◆ **TASK BRIEF**
Transcribe only part of the material below: the lines from the one containing "-- cell type" through the one containing "-- kinds of", inclusive, exactly as written.

+++ INPUT DATA

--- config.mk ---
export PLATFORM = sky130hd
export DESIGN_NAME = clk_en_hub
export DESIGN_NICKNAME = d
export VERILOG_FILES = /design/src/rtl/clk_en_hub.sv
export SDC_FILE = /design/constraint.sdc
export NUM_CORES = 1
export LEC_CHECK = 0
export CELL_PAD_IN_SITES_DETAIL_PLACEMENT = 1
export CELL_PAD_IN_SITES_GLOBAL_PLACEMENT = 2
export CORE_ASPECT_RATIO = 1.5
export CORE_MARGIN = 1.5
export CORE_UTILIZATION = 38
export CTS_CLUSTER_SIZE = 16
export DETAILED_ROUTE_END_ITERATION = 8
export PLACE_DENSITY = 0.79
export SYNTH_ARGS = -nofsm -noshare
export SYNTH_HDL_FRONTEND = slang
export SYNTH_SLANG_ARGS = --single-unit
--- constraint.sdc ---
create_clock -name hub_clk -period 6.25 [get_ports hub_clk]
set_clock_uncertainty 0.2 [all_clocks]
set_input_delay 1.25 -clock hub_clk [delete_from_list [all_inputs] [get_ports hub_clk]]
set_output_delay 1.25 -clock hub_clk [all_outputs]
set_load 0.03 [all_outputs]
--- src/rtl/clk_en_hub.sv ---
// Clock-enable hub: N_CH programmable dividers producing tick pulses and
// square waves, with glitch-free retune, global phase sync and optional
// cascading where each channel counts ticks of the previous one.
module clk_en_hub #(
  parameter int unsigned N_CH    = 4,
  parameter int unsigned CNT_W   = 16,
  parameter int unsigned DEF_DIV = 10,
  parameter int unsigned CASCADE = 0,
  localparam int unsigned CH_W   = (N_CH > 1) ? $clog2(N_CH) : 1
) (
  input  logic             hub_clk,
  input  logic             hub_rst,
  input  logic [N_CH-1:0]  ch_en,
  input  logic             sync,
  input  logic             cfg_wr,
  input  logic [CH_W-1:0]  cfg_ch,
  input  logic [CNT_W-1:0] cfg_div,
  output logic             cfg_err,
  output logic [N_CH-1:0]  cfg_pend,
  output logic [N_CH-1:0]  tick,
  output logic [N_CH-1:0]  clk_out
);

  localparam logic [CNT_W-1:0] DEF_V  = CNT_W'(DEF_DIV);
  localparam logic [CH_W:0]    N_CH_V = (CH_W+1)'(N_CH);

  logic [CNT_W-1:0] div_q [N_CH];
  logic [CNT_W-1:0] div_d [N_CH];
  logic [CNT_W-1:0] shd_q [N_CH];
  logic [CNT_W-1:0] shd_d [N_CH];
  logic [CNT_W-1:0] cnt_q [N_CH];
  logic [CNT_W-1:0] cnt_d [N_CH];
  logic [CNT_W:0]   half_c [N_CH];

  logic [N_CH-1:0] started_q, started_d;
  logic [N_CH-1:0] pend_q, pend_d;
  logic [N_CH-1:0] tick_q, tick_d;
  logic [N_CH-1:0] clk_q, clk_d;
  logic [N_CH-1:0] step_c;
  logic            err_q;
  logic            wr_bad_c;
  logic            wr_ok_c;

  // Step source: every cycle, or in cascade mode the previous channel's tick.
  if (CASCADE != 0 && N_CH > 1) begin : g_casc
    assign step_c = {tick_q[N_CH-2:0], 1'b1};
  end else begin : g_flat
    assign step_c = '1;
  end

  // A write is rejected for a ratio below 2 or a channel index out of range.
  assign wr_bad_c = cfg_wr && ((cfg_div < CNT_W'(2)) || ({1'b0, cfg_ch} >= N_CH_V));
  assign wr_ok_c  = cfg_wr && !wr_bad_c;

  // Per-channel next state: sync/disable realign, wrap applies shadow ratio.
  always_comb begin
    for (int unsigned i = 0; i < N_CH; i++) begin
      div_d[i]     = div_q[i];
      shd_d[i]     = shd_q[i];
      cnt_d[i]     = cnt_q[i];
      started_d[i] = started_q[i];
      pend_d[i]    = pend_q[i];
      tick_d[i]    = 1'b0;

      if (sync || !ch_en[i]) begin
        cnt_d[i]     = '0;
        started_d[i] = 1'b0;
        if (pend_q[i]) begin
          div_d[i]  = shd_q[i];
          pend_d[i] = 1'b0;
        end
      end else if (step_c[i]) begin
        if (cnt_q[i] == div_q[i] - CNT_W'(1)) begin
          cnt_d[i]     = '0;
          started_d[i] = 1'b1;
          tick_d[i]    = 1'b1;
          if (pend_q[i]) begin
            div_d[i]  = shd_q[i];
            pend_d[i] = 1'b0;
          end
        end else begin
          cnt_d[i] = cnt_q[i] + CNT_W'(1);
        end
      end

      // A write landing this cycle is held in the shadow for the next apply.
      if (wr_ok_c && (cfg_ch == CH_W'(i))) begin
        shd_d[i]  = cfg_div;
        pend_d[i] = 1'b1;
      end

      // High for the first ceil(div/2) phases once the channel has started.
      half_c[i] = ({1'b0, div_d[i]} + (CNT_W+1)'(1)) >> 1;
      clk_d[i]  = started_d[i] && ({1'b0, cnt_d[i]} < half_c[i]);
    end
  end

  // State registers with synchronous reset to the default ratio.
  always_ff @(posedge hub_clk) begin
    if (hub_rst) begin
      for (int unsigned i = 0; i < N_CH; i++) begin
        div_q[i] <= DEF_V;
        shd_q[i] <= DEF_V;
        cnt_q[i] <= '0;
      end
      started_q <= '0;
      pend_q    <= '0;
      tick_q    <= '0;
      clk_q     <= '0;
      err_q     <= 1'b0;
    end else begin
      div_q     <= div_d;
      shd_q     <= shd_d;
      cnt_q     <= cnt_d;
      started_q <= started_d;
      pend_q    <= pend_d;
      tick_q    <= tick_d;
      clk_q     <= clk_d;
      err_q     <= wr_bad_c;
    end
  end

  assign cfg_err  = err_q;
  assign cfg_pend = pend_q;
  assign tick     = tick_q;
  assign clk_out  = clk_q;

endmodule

++++++
+++ INPUT DATA

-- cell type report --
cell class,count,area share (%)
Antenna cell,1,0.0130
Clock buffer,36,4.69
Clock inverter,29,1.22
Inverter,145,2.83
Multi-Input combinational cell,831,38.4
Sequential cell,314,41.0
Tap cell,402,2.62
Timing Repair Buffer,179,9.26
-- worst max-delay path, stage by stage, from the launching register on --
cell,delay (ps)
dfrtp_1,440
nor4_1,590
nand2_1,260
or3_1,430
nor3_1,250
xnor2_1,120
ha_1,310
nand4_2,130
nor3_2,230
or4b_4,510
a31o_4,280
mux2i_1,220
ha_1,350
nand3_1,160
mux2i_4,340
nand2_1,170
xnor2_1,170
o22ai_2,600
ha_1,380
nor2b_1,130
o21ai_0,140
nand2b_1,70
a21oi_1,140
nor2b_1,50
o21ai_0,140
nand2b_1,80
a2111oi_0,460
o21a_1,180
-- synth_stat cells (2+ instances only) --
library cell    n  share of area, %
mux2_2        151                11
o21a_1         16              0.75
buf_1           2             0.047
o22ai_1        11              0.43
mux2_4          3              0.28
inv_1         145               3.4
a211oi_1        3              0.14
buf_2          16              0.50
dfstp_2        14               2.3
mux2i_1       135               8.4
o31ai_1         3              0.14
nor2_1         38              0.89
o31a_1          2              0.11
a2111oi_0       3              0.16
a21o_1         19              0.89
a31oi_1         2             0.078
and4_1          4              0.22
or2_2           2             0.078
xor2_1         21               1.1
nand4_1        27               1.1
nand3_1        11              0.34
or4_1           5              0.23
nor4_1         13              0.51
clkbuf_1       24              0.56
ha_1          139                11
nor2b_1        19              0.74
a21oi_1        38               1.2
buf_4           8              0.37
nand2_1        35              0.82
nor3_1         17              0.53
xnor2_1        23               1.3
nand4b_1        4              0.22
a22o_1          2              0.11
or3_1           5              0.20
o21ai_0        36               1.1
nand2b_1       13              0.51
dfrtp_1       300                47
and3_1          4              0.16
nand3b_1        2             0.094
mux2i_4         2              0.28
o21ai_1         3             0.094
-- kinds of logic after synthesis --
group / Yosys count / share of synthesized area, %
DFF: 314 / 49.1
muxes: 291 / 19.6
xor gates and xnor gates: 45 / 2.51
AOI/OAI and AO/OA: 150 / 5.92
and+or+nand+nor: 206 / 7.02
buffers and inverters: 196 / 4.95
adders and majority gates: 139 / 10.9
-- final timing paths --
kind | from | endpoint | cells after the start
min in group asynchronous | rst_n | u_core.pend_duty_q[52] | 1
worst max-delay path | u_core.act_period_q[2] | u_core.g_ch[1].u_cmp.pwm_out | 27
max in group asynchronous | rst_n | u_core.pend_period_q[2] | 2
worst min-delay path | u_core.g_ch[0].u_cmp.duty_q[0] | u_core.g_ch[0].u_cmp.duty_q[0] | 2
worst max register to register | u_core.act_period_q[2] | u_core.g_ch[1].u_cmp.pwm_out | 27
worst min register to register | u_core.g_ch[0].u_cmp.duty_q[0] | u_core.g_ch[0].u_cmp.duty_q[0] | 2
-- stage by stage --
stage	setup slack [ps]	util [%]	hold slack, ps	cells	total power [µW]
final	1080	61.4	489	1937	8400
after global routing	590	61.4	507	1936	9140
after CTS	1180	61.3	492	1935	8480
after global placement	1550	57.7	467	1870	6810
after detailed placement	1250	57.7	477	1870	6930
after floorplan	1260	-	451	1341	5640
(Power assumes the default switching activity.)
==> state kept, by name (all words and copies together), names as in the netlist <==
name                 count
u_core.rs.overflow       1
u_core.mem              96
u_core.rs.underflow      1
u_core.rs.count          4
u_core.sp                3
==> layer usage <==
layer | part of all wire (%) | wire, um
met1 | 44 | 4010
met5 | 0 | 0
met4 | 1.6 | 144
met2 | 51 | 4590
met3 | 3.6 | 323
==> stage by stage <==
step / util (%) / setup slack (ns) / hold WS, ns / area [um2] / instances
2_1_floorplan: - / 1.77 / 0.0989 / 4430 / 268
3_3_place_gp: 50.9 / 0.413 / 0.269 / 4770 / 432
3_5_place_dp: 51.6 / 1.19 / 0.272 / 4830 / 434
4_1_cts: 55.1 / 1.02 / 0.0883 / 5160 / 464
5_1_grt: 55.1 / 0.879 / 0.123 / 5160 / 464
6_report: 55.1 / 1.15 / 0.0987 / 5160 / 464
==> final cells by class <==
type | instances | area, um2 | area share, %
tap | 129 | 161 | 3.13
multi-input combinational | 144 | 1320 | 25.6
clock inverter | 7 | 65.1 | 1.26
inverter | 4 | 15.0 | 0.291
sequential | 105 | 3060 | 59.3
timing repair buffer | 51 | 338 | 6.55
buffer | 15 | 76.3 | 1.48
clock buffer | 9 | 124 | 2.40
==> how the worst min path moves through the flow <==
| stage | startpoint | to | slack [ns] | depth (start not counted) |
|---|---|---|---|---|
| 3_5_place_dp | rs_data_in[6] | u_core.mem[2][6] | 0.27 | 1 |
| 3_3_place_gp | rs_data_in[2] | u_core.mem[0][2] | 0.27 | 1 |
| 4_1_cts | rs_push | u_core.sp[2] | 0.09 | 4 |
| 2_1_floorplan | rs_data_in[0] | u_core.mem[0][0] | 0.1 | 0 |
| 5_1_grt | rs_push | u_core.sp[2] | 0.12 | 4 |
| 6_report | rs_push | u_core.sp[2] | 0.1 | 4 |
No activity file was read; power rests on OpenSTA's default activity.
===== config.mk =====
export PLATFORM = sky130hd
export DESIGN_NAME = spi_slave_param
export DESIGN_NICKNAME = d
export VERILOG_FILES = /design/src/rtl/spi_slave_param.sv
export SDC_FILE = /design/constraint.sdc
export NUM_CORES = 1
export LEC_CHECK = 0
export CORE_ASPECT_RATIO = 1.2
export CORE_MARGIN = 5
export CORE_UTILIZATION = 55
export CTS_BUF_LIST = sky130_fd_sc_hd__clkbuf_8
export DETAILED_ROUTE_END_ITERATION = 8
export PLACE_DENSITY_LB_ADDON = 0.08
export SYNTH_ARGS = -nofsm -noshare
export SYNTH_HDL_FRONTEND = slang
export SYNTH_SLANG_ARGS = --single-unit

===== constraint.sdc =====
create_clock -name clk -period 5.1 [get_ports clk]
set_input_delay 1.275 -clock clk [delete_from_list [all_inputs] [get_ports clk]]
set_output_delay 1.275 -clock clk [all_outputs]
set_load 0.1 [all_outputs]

++++++

◆ **PROBLEM SOLUTION**
-- cell type report --
cell class,count,area share (%)
Antenna cell,1,0.0130
Clock buffer,36,4.69
Clock inverter,29,1.22
Inverter,145,2.83
Multi-Input combinational cell,831,38.4
Sequential cell,314,41.0
Tap cell,402,2.62
Timing Repair Buffer,179,9.26
-- worst max-delay path, stage by stage, from the launching register on --
cell,delay (ps)
dfrtp_1,440
nor4_1,590
nand2_1,260
or3_1,430
nor3_1,250
xnor2_1,120
ha_1,310
nand4_2,130
nor3_2,230
or4b_4,510
a31o_4,280
mux2i_1,220
ha_1,350
nand3_1,160
mux2i_4,340
nand2_1,170
xnor2_1,170
o22ai_2,600
ha_1,380
nor2b_1,130
o21ai_0,140
nand2b_1,70
a21oi_1,140
nor2b_1,50
o21ai_0,140
nand2b_1,80
a2111oi_0,460
o21a_1,180
-- synth_stat cells (2+ instances only) --
library cell    n  share of area, %
mux2_2        151                11
o21a_1         16              0.75
buf_1           2             0.047
o22ai_1        11              0.43
mux2_4          3              0.28
inv_1         145               3.4
a211oi_1        3              0.14
buf_2          16              0.50
dfstp_2        14               2.3
mux2i_1       135               8.4
o31ai_1         3              0.14
nor2_1         38              0.89
o31a_1          2              0.11
a2111oi_0       3              0.16
a21o_1         19              0.89
a31oi_1         2             0.078
and4_1          4              0.22
or2_2           2             0.078
xor2_1         21               1.1
nand4_1        27               1.1
nand3_1        11              0.34
or4_1           5              0.23
nor4_1         13              0.51
clkbuf_1       24              0.56
ha_1          139                11
nor2b_1        19              0.74
a21oi_1        38               1.2
buf_4           8              0.37
nand2_1        35              0.82
nor3_1         17              0.53
xnor2_1        23               1.3
nand4b_1        4              0.22
a22o_1          2              0.11
or3_1           5              0.20
o21ai_0        36               1.1
nand2b_1       13              0.51
dfrtp_1       300                47
and3_1          4              0.16
nand3b_1        2             0.094
mux2i_4         2              0.28
o21ai_1         3             0.094
-- kinds of logic after synthesis --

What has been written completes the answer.